Over the past few years I’ve been struggling with anxiety and emotional dysregulation issues coupled with periods of depression. I’m a “fixer” so like I do with all things in life I’ve been on a mission to “fix” myself. First I tried therapy. It’s helping. But it hasn’t fixed me. So I’m still searching.

Two months ago I went to a psychiatrist. I was skeptical about taking medication, but thought it couldn’t hurt to try. After about four weeks, the change was significant. I can honestly say I didn’t even realize how anxious and depressed I really was until I started to feel better. My entire life I’ve felt pissed off and on edge. Suddenly this feeling was gone and I was smiling for no reason! I began to see the good in life and the people around me.

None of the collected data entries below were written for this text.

Background: an optimization exercise with open tools, aiming at a short achievable clock period and few clock cycles. Do not read the settings as production practice. Where RTL was checked, it was by simulation tests only, not by an equivalence proof against the original. Function not checked in runs 3 to 5: the RTL went through the layout flow alone. No activity file was given, so power comes from the tool's default toggle rates.

### design/flow/design.v
package cvpPkg;
  typedef enum logic [3:0] {
    VADD = 4'h0,
    SST  = 4'h3,
    VLD  = 4'h4,
    VST  = 4'h5,
    SLL  = 4'h6,
    SLH  = 4'h7,
    J    = 4'h8,
    NOP  = 4'hF
  } opcodeT;
  typedef enum logic [2:0] {
    Fetch,
    Decode,
    Execute,
    VectorAdd,
    Load,
    Store,
    Jump,
    WriteBack
  } stateT;
  typedef struct packed {
    logic [2:0] dst;    
    logic [2:0] src1;   
    logic [2:0] src2;   
    logic [2:0] spare;  
  } regFieldsT;
  typedef struct packed {
    logic [3:0] spare;
    logic [7:0] imm;    
  } immFieldsT;
  typedef struct packed {
    logic [5:0] spare;
    logic [5:0] offset;  
  } offFieldsT;
  typedef union packed {
    regFieldsT  r;
    immFieldsT  i;
    offFieldsT  o;
    logic [11:0] jumpOffset;  
  } operandT;
  typedef struct packed {
    opcodeT  opcode;  
    operandT f;
  } instrT;
  typedef struct packed {
    logic [16-1:0] addr;
    logic               rd;
    logic               wr;
    logic [16-1:0] wrData;
  } memReqT;
  typedef struct packed {
    logic                  en;
    logic [3-1:0] addr;
    logic [(16 * 4)-1:0]     data;
  } regWriteT;
endpackage
`timescale 1ns/10ps
module halfFloatAddS1 (
  input  logic [15:0] a,
  input  logic [15:0] b,
  output logic [10:0] sigBig,
  output logic [10:0] sigSmall,
  output logic [4:0]  expBig,
  output logic [4:0]  diff,
  output logic        sub,
  output logic        signBig,
  output logic        anyInf,
  output logic        bothNeg
);
  logic        aBigger;
  logic [15:0] opBig;
  logic [15:0] opSmall;
  logic [4:0]  expSmall;
  assign aBigger  = a[14:0] >= b[14:0];
  assign opBig    = aBigger ? a : b;
  assign opSmall  = aBigger ? b : a;
  assign expBig   = (opBig[14:10] == 5'd0) ? 5'd1 : opBig[14:10];
  assign expSmall = (opSmall[14:10] == 5'd0) ? 5'd1 : opSmall[14:10];
  assign sigBig   = {|opBig[14:10], opBig[9:0]};
  assign sigSmall = {|opSmall[14:10], opSmall[9:0]};
  assign diff     = expBig - expSmall;
  assign sub      = a[15] ^ b[15];
  assign signBig  = opBig[15];
  assign anyInf   = (&a[14:10]) | (&b[14:10]);
  assign bothNeg  = a[15] & b[15];
endmodule
module halfFloatAddS2 (
  input  logic [10:0] sigBig,
  input  logic [10:0] sigSmall,
  input  logic [4:0]  diff,
  input  logic        sub,
  output logic [14:0] raw
);
  logic [30:0] smallWide;
  logic [13:0] mantBig;
  logic [13:0] mantSmall;
  assign smallWide = {sigSmall, 20'd0} >> diff;
  assign mantBig   = {sigBig, 3'b000};
  assign mantSmall = {smallWide[30:18], |smallWide[17:0]};
  assign raw = sub ? {1'b0, mantBig} - {1'b0, mantSmall}
                   : {1'b0, mantBig} + {1'b0, mantSmall};
endmodule
module halfFloatAddS3 (
  input  logic [14:0] raw,
  input  logic [4:0]  expBig,
  input  logic        signBig,
  input  logic        anyInf,
  input  logic        bothNeg,
  output logic [15:0] sum,
  output logic        overflow
);
  logic [3:0]  leadZeros;
  logic [4:0]  maxShift;
  logic [3:0]  shiftAmt;
  logic [13:0] leftNorm;
  logic [13:0] norm;
  logic [5:0]  expNorm;
  logic        roundUp;
  logic [15:0] rounded;
  logic        isZero;
  logic        resSign;
  always_comb begin
    leadZeros = 4'd14;
    for (int i = 0; i <= 13; i++) begin
      if (raw[i]) leadZeros = 4'(13 - i);
    end
  end
  assign maxShift = expBig - 5'd1;
  assign shiftAmt = ({1'b0, leadZeros} > maxShift) ? maxShift[3:0] : leadZeros;
  assign leftNorm = raw[13:0] << shiftAmt;
  always_comb begin
    if (raw[14]) begin
      norm    = {raw[14:2], raw[1] | raw[0]};
      expNorm = {1'b0, expBig} + 6'd1;
    end else begin
      norm    = leftNorm;
      expNorm = leftNorm[13] ? {1'b0, expBig} - {2'b00, shiftAmt} : 6'd0;
    end
  end
  assign roundUp  = norm[2] & (norm[1] | norm[0] | norm[3]);
  assign rounded  = {expNorm, norm[12:3]} + {15'd0, roundUp};
  assign overflow = anyInf | (rounded[15:10] >= 6'd31);
  assign isZero   = raw == 15'd0;
  assign resSign  = isZero ? bothNeg : signBig;
  assign sum = overflow ? (16'h7C00 | {signBig, 15'd0})
                        : {resSign, rounded[14:0]};
endmodule
`timescale 1ns/10ps
module cvpCore (
  input  logic               Clk1,
  input  logic               reset,
  input  logic [16-1:0] DataIn,
  output logic [16-1:0] Addr,
  output logic [16-1:0] dataOut,
  output logic               RD,
  output logic               WR,
  output logic               V
);
  localparam int Q = 6;
  logic [63:0] vreg [8];
  logic [15:0] sreg [8];
  logic        flag;
  logic [15:0] addrQ;
  logic        rdQ;
  logic        wrQ;
  logic [15:0] doutQ;
  logic        t1Fetch, t1Load;
  logic [15:0] t1Pc;
  logic [1:0]  t1Lane;
  logic [2:0]  t1Dst;
  logic        t2Fetch, t2Load;
  logic [15:0] t2Pc;
  logic [1:0]  t2Lane;
  logic [2:0]  t2Dst;
  logic [15:0] fpc;
  logic [Q-1:0] qv;
  logic [15:0]  qi [Q];
  logic [15:0]  qpc [Q];
  logic [1:0]  seqLeft;
  logic        seqLoad;
  logic [1:0]  seqLane;
  logic [2:0]  seqDst;
  logic        p1v, p2v;
  logic [2:0]  p1d, p2d;
  logic [10:0] p1SigBig [4];
  logic [10:0] p1SigSmall [4];
  logic [4:0]  p1ExpBig [4];
  logic [4:0]  p1Diff [4];
  logic [3:0]  p1Sub, p1SignBig, p1AnyInf, p1BothNeg;
  logic [14:0] p2Raw [4];
  logic [4:0]  p2ExpBig [4];
  logic [3:0]  p2SignBig, p2AnyInf, p2BothNeg;
  logic [15:0] hi;
  logic        hv;
  logic [3:0]  op;
  logic [2:0]  fd, fa, fb;
  logic        isVadd, isSst, isVld, isVst, isSll, isSlh, isMem;
  assign hi = qi[0];
  assign hv = qv[0];
  assign op = hi[15:12];
  assign fd = hi[11:9];
  assign fa = hi[8:6];
  assign fb = hi[5:3];
  assign isVadd = op == 4'h0;
  assign isSst  = op == 4'h3;
  assign isVld  = op == 4'h4;
  assign isVst  = op == 4'h5;
  assign isSll  = op == 4'h6;
  assign isSlh  = op == 4'h7;
  assign isMem  = isSst | isVld | isVst;
  function automatic logic ldPend(input logic [2:0] r);
    ldPend = ((seqLeft != 2'd0) && seqLoad && seqDst == r) ||
             (t1Load && t1Dst == r) || (t2Load && t2Dst == r);
  endfunction
  logic vaddHaz;
  assign vaddHaz = (p1v && (p1d == fa || p1d == fb)) ||
                   (p2v && (p2d == fa || p2d == fb)) ||
                   ldPend(fa) || ldPend(fb) || ldPend(fd);
  logic stall, issue;
  assign stall = wrQ ||
                 (isMem && seqLeft != 2'd0) ||
                 (isVadd && vaddHaz) ||
                 ((isSst || isVst) && (p1v || p2v));
  assign issue = hv && !stall;
  logic match, flush;
  logic [15:0] redirect;
  always_comb begin
    match = t2Fetch && t2Pc == addrQ;
    for (int i = 0; i < Q; i++) begin
      if (qv[i] && qpc[i] == addrQ) match = 1'b1;
    end
  end
  assign flush    = wrQ && match;
  assign redirect = qv[0] ? qpc[0] : t2Pc;
  logic        jNow;
  logic [15:0] jTarget;
  logic [15:0] jTarget1;
  assign jNow     = t2Fetch && DataIn[15:12] == 4'h8;
  assign jTarget  = t2Pc + {{4{DataIn[11]}}, DataIn[11:0]};
  assign jTarget1 = t2Pc + {{4{DataIn[11]}}, DataIn[11:0]} + 16'd1;
  logic [3:0] occ;
  logic       room, dataNext, doFetch;
  logic [15:0] fetchAddr;
  always_comb begin
    occ = {3'd0, t1Fetch} + {3'd0, t2Fetch};
    for (int i = 0; i < Q; i++) occ = occ + {3'd0, qv[i]};
  end
  assign room      = occ < 4'(Q);
  assign dataNext  = (issue && isMem) || seqLeft != 2'd0;
  assign doFetch   = !dataNext && room;
  assign fetchAddr = (jNow && !flush) ? jTarget : fpc;
  logic [15:0] sa, sd, base;
  logic [63:0] va, vb, vd;
  assign sa   = sreg[fa];
  assign sd   = sreg[fd];
  assign base = sa + {10'd0, hi[5:0]};
  assign va   = vreg[fa];
  assign vb   = vreg[fb];
  assign vd   = vreg[fd];
  logic [10:0] s1SigBig [4];
  logic [10:0] s1SigSmall [4];
  logic [4:0]  s1ExpBig [4];
  logic [4:0]  s1Diff [4];
  logic [3:0]  s1Sub, s1SignBig, s1AnyInf, s1BothNeg;
  logic [14:0] s2Raw [4];
  logic [15:0] s3Sum [4];
  logic [3:0]  s3Ovf;
  for (genvar l = 0; l < 4; l++) begin : g_lane
    halfFloatAddS1 u_s1 (
      .a        (va[l*16 +: 16]),
      .b        (vb[l*16 +: 16]),
      .sigBig   (s1SigBig[l]),
      .sigSmall (s1SigSmall[l]),
      .expBig   (s1ExpBig[l]),
      .diff     (s1Diff[l]),
      .sub      (s1Sub[l]),
      .signBig  (s1SignBig[l]),
      .anyInf   (s1AnyInf[l]),
      .bothNeg  (s1BothNeg[l])
    );
    halfFloatAddS2 u_s2 (
      .sigBig   (p1SigBig[l]),
      .sigSmall (p1SigSmall[l]),
      .diff     (p1Diff[l]),
      .sub      (p1Sub[l]),
      .raw      (s2Raw[l])
    );
    halfFloatAddS3 u_s3 (
      .raw      (p2Raw[l]),
      .expBig   (p2ExpBig[l]),
      .signBig  (p2SignBig[l]),
      .anyInf   (p2AnyInf[l]),
      .bothNeg  (p2BothNeg[l]),
      .sum      (s3Sum[l]),
      .overflow (s3Ovf[l])
    );
  end
  always_ff @(posedge Clk1) begin
    for (int l = 0; l < 4; l++) begin
      p1SigBig[l]   <= s1SigBig[l];
      p1SigSmall[l] <= s1SigSmall[l];
      p1ExpBig[l]   <= s1ExpBig[l];
      p1Diff[l]     <= s1Diff[l];
      p2Raw[l]      <= s2Raw[l];
      p2ExpBig[l]   <= p1ExpBig[l];
    end
    p1Sub     <= s1Sub;
    p1SignBig <= s1SignBig;
    p1AnyInf  <= s1AnyInf;
    p1BothNeg <= s1BothNeg;
    p2SignBig <= p1SignBig;
    p2AnyInf  <= p1AnyInf;
    p2BothNeg <= p1BothNeg;
    p1d <= fd;
    p2d <= p1d;
  end
  logic [Q-1:0] qvN;
  logic [15:0]  qiN [Q];
  logic [15:0]  qpcN [Q];
  logic [Q:0]   qvX;
  logic [Q-1:0] qvS;
  logic [15:0]  qiX [Q+1];
  logic [15:0]  qpcX [Q+1];
  always_comb begin
    qvX = {1'b0, qv};
    for (int i = 0; i < Q; i++) begin
      qiX[i]  = qi[i];
      qpcX[i] = qpc[i];
    end
    qiX[Q]  = qi[Q-1];
    qpcX[Q] = qpc[Q-1];
    for (int i = 0; i < Q; i++) begin
      if (issue) begin
        qvN[i]  = qvX[i+1];
        qiN[i]  = qiX[i+1];
        qpcN[i] = qpcX[i+1];
      end else begin
        qvN[i]  = qvX[i];
        qiN[i]  = qiX[i];
        qpcN[i] = qpcX[i];
      end
    end
    qvS = qvN;
    for (int i = 0; i < Q; i++) begin
      if (t2Fetch && !qvS[i] && (i == 0 || qvS[(i + Q - 1) % Q])) begin
        qvN[i]  = 1'b1;
        qiN[i]  = DataIn;
        qpcN[i] = t2Pc;
      end
    end
    if (flush) qvN = '0;
  end
  always_ff @(posedge Clk1) begin
    if (reset) begin
      addrQ   <= '0;
      rdQ     <= 1'b1;
      wrQ     <= 1'b0;
      t1Fetch <= 1'b1;
      t1Load  <= 1'b0;
      t1Pc    <= '0;
      t2Fetch <= 1'b0;
      t2Load  <= 1'b0;
      fpc     <= 16'd1;
      qv      <= '0;
      seqLeft <= '0;
      p1v     <= 1'b0;
      p2v     <= 1'b0;
      flag    <= 1'b0;
      for (int i = 0; i < 8; i++) begin
        vreg[i] <= '0;
        sreg[i] <= '0;
      end
    end else begin
      t2Fetch <= t1Fetch && !((jNow || flush) );
      t2Load  <= t1Load;
      t2Pc    <= t1Pc;
      t2Lane  <= t1Lane;
      t2Dst   <= t1Dst;
      t1Load <= 1'b0;
      t1Fetch <= 1'b0;
      if (issue && isMem) begin
        addrQ   <= base;
        rdQ     <= isVld;
        wrQ     <= !isVld;
        doutQ   <= isSst ? sd : vd[15:0];
        t1Load  <= isVld;
        t1Lane  <= 2'd0;
        t1Dst   <= fd;
        seqLeft <= isSst ? 2'd0 : 2'd3;
        seqLoad <= isVld;
        seqLane <= 2'd1;
        seqDst  <= fd;
      end else if (seqLeft != 2'd0) begin
        addrQ   <= addrQ + 16'd1;
        doutQ   <= vreg[seqDst][seqLane*16 +: 16];
        t1Load  <= seqLoad;
        t1Lane  <= seqLane;
        t1Dst   <= seqDst;
        seqLeft <= seqLeft - 2'd1;
        seqLane <= seqLane + 2'd1;
      end else if (doFetch) begin
        addrQ   <= fetchAddr;
        rdQ     <= 1'b1;
        wrQ     <= 1'b0;
        t1Fetch <= !flush;
        t1Pc    <= fetchAddr;
      end else begin
        rdQ     <= 1'b0;
        wrQ     <= 1'b0;
      end
      if (flush)
        fpc <= redirect;
      else if (jNow)
        fpc <= doFetch ? jTarget1 : jTarget;
      else if (doFetch)
        fpc <= fpc + 16'd1;
      qv <= qvN;
      for (int i = 0; i < Q; i++) begin
        qi[i]  <= qiN[i];
        qpc[i] <= qpcN[i];
      end
      if (issue && isSll) sreg[fd][7:0]  <= hi[7:0];
      if (issue && isSlh) sreg[fd][15:8] <= hi[7:0];
      p1v <= issue && isVadd;
      p2v <= p1v;
      if (p2v) begin
        vreg[p2d] <= {s3Sum[3], s3Sum[2], s3Sum[1], s3Sum[0]};
        flag      <= |s3Ovf;
      end
      if (t2Load) vreg[t2Dst][t2Lane*16 +: 16] <= DataIn;
    end
  end
  assign Addr    = addrQ;
  assign dataOut = doutQ;
  assign RD      = rdQ;
  assign WR      = wrQ;
  assign V       = flag;
endmodule
### design/flow/flow/run.sh
#!/bin/bash
# Standard ORFS layout, with repair aiming well below the clock period.
set -euo pipefail
MARGIN=${MARGIN:-10.5}
bash standard.sh SETUP_SLACK_MARGIN=$MARGIN finish > flow_standard.log 2>&1
### design/flow/standard.sh
#!/bin/bash
# synth_recipe.tcl (not shown) runs the flow's synth.tcl, then flattens the netlist and writes it again
# the make line also repeats each setting of config.mk as NAME=value (left out here)
make -C /OpenROAD-flow-scripts/flow DESIGN_CONFIG=/design/flow/config.mk WORK_HOME=/design/flow/orfs CLKGATE_MAP_FILE= SYNTH_SCRIPT=/design/flow/synth_recipe.tcl "${@:-finish}"
### design/flow/config.mk
export PLATFORM = sky130hd
export DESIGN_NAME = cvpCore
export DESIGN_NICKNAME = cvpCore
export VERILOG_FILES = /design/flow/design.v
export SDC_FILE = /design/flow/constraint.sdc
export NUM_CORES = 4
export LEC_CHECK = 0
export ABC_CLOCK_PERIOD_IN_PS = 4000
export CAP_MARGIN = 20
export CORE_MARGIN = 2
export CORE_UTILIZATION = 45
export SLEW_MARGIN = 20
### design/flow/constraint.sdc
create_clock -name core_clock -period 15.0 [get_ports {Clk1}]
set_input_delay 3.0000 -clock core_clock [delete_from_list [all_inputs] [get_ports {Clk1}]]
set_output_delay 3.0000 -clock core_clock [all_outputs]
set_load 0.01 [all_outputs]
==> impl_metrics.json, run 1 <==
{
  "die_w_um": 427,
  "wire_per_inst_um": 30.1,
  "drtIter0Drc": 7916,
  "power-per-cell-area_nw_per_um2": 249,
  "pwr-share-comb": 0.663,
  "clkSinkCount": 1199,
  "drt-vias-per-instance": 6.74,
  "hold_path_class": "reg2reg",
  "post-synth-top-area-cell": "edfxtp_1",
  "ys_ff_latch": 1199,
  "insertion_delay_ns": 0.83,
  "layout.nets": 7728,
  "setup_violations": 0,
  "syn_inst": 7096,
  "cts_inserted_buffers": 139,
  "async_reset_ff_frac": 0,
  "switchingPower_mw": 11.8,
  "pin_count": 53,
  "layout-drive-gt1-share": 0.389,
  "synth-edff-count": 880,
  "synth-seq-area-share": 0.407,
  "part_of_the_power_in_registers": 0.198,
  "critical_path_required_ns": 15.70,
  "die-area_um2": 183000,
  "maxSlewViolCount": 0,
  "drc": 0,
  "hold_start": "p1BothNeg[2]$_DFF_P_",
  "layout_min_cycle_time_ns": 5.89,
  "r2r_slack_ns": 9.11,
  "result_of_the_run": "finished clean",
  "ys_dominant_reg_cell": "edfxtp_1",
  "port-buffer-count": 52,
  "worst_pin_slew_ns": 1.40,
  "share_of_yosys_cell_area_claimed_by_the_top_area_cell_type": 0.327,
  "clockBufferDepth": 3,
  "regToRegStartpoint": "p2Raw[0][5]$_DFF_P_",
  "achievable-frequency_mhz": 170,
  "syn-num-nets": 7378,
  "finalHoldViolations": 0,
  "ir_worst_vdd_mv": 0.212,
  "path_clk_slew_ns": 0.07,
  "drt-pass1-iter-count": 11,
  "antenna_violations_before_repair": 16,
  "core_area_um2": 178000,
  "tritoncts": "built",
  "static-leakage-power_nw": 38.0,
  "post-route-util": 0.572,
  "internal_power_mw": 13.6,
  "critPathMaxFanout": 9,
  "chip_height_um": 427,
  "hpwl_after_dpl_um": 190000,
  "detail-route-antenna-nets": 0,
  "holdPathStages": 0,
  "root_buffer": "clkbuf_16",
  "grt_overall_usage": 0.317,
  "crit_path_start_kind": "register",
  "worst-endpoint-arrival_ns": 6.59,
  "ys_types": 114,
  "classification_of_the_worst_setup_path": "reg2reg",
  "pwr-share-clk": 0.139,
  "min_period_over_period": 0.393,
  "setup_tns_ns": 0,
  "area.growth.synth_to_final_pct": 26.4,
  "pin_count_of_the_biggest_net_entering_global_routing": 70,
  "worst_clock_skew_ns": 0.0461,
  "register_area_um2": 33100,
  "synthTopCellsByArea": "edfxtp_1 (33%), mux4_2 (15%), dfxtp_1 (7.9%)",
  "yosysWarningCount": 32,
  "syn_area_um2": 80700,
  "num_vias": 66900,
  "max_cap_viol_count": 0,
  "wire_length_of_the_first_global_routing_pass_um": 430000,
  "maxSlewHeadroom": 0.0624,
  "std_cell_rows": 155,
  "power.total_mw": 25.4,
  "multi_input_area_um2": 52300,
  "holdPathEnd": "p2BothNeg[2]$_DFF_P_",
  "wirelength_um": 299000,
  "worst_setup_path_end_kind": "register",
  "crit-reg2reg-capture": "vreg[4][3]$_DFFE_PP_",
  "grt_setup_unrepaired": "true",
  "place.gp.congestion": 0.946,
  "floorplan.initialDensity": 0.453,
  "power.share.switching": 0.465,
  "h-tree-depth": 4,
  "n_fill_cell": 14400,
  "globalRoute.totalOverflow": 0,
  "worst-r2r-cell-count": 24,
  "via_count_of_the_first_global_routing_pass": 64300,
  "postSynthAreaPerCell_um2": 11.4
}
-- state kept, by name, summed over array words and instances (netlist names), 16 cells and up, named ones only --
signal      flops
vreg          512
sreg          128
qi             96
qpc            96
p2Raw          60
p1SigBig       44
p1SigSmall     44
p1Diff         20
p1ExpBig       20
p2ExpBig       20
addrQ          16
doutQ          16
fpc            16
t1Pc           16
t2Pc           16
-- worst max-delay path by stage --
stage	start	to	cells past startpoint
CTS	p2Raw[0][8]$_DFF_P_	vreg[0][6]$_DFFE_PP_	23
global placement	p2ExpBig[1][0]$_DFF_P_	vreg[7][21]$_DFFE_PP_	20
global route	p2Raw[3][8]$_DFF_P_	vreg[6][50]$_DFFE_PP_	25
detailed placement	p2ExpBig[1][0]$_DFF_P_	vreg[7][21]$_DFFE_PP_	20
floorplan	p2Raw[3][7]$_DFF_P_	vreg[1][57]$_DFFE_PP_	25
finish	p2Raw[0][5]$_DFF_P_	vreg[4][3]$_DFFE_PP_	24
-- kinds of logic (layout without fill, tap and decap cells) --
group           after synthesis  in the layout  share of synthesized area
fa+ha+maj                   264            264                     0.0426
mux                        1173           1173                      0.236
other cells                   0              6                          0
buf+inv                     844           1293                     0.0403
flops                      1199           1199                      0.407
simple gates               1683           1699                      0.103
xor+xnor                    367            367                     0.0403
compound gates             1566           1568                      0.132
-- critical path, cell delays in order (launching register included) --
cell,delay (ns)
dfxtp_4,0.45
inv_1,0.14
o211a_1,0.17
o21a_2,0.25
o21ai_4,0.21
ha_1,0.17
and4b_2,0.25
a211o_4,0.32
nand4_1,0.19
buf_4,0.19
buf_6,0.11
nand3_2,0.07
o221a_4,0.13
o32a_1,0.36
o221ai_4,0.20
nand3_2,0.14
or4_4,0.59
or4_4,0.57
a21oi_4,0.17
o41a_1,0.21
buf_4,0.14
buf_8,0.13
buf_16,0.14
and3_4,0.29
a22o_1,0.15
-- through the flow --
stage | cell area (um2) | cells | setup slack (ns) | hold WS [ns]
floorplan | 83600 | 7096 | 9.33 | 0.310
global placement | 85000 | 9090 | 7.50 | 0.311
detailed placement | 85000 | 9091 | 7.25 | 0.312
CTS | 98600 | 9797 | 9.24 | 0.325
global route | 102000 | 9920 | 8.98 | 0.329
finish | 102000 | 9924 | 9.11 | 0.326
-- power groups by stage --
| stage | Sequential, mW | Clock, mW | Combinational, mW |
|---|---|---|---|
| finish | 5.04 | 3.52 | 16.9 |
| floorplan | 4.45 | 0 | 9.25 |
| global placement | 5.08 | 0 | 11.5 |
| global route | 5.11 | 3.66 | 17.7 |
| detailed placement | 5.10 | 0 | 11.6 |
| CTS | 5.00 | 3.53 | 15.2 |
-- Yosys cell counts, drive strengths merged (64+ instances only) --
cell type / number
o22ai: 346
edfxtp: 880
ha: 246
xnor2: 211
and3: 109
dfxtp: 319
a21oi: 234
inv: 310
a21o: 97
nand2b: 70
nand4: 64
xor2: 156
a22o: 72
o21ai: 278
mux2i: 346
mux4: 553
nand3: 136
buf: 143
clkbuf: 380
nor2: 339
nand2: 542
and2: 85
mux2: 274
nor3: 119
-- timing repair --
item                                    in CTS  in global routing
setup buffers                              403                116
pin swaps                                  242                203
cloned                                      45                  4
hold buffers                                 0                  0
endpoints found under the setup margin    1638               1161
resized for setup                         1145                446
-- final cells by class --
cell class                 instances  share of cell area
clock inverter                    72             0.00814
timing repair buffer             711              0.0747
multi-input combinational       5071               0.513
antenna                            6            0.000147
tap                             2355              0.0289
inverter                         321              0.0129
timing repair inverter             3            0.000196
sequential                      1199               0.324
clock buffer                     186              0.0378
-- layer usage --
metal  GRT usage  up-vias  part of all wire
met5           0        -           0.00050
met4       0.155       20             0.057
met3      0.0670      847              0.10
met2       0.497     4136              0.46
met1       0.417    33500              0.38
li1            -    28400                 -
-- placed cells by master (no fill, tap or decap), drive strengths merged, types with 119 or more instances in the layout --
cell | netlist | layout
edfxtp | 880 | 880
buf | 143 | 658
mux4 | 553 | 553
nand2 | 542 | 542
mux2i | 346 | 346
o22ai | 346 | 346
nor2 | 339 | 340
dfxtp | 319 | 319
inv | 310 | 311
o21ai | 278 | 279
mux2 | 274 | 274
ha | 246 | 246
a21oi | 234 | 235
xnor2 | 211 | 211
clkbuf | 380 | 191
xor2 | 156 | 156
nand3 | 136 | 145
nor3 | 119 | 119
Testbench counts, summed over its fixed seeds: cycles 14,874.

Finally! I found the solution to all of my problems! So I thought.

Just as quickly as it had come, the happiness began to fade away leaving behind familiar feelings of irritability, shame and self-doubt. I was naive to think that I had found some wonder drug that was going to make me happy for the rest of my life. I honestly thought I was just lucky and had finally found something that worked really well for me. But it doesn’t seem to be going the way I had anticipated.

It’s difficult to come to the realization that there is no “fix” and these issues will always persist in one way or another. I’m beginning to understand that if I continue to fight and resist my mental illness, I’m going to foster a deeper sense of dissatisfaction for myself. In order to move forward and find peace, I have to stop trying to  “fix” myself and start accepting the parts of myself that I do not like.

Depression and anxiety are a part of me. They have shaped my personality and perception of the world in many ways. Without them, I might not have the same appreciation for life, love and compassion. Learning why I do the things that I do is my greatest passion in life, and I know this wouldn’t be so if it wasn’t for the darkness inside me. I am more compassionate towards others because I understand what it means to struggle with something difficult. I have gained insight into how critical compassion is for humanity. It is only now that I am beginning to learn that compassion has to start with myself.

Starting today I’m going to show myself compassion the way I would a friend because I owe that to myself.  I am going to embrace my darkness, and see it for what it really is, an opportunity for personal transformation and unimaginable growth. Starting today I choose to love me, all of me.

If you are interested in learning more about self-compassion, I recommend the book Self-Compassion by Kristin Neff and The Gifts of Imperfection by Brene Brown.  Kristin Neff and Brene Brown are the world’s leading researchers on self-compassion, vulnerability and shame.

Namaste.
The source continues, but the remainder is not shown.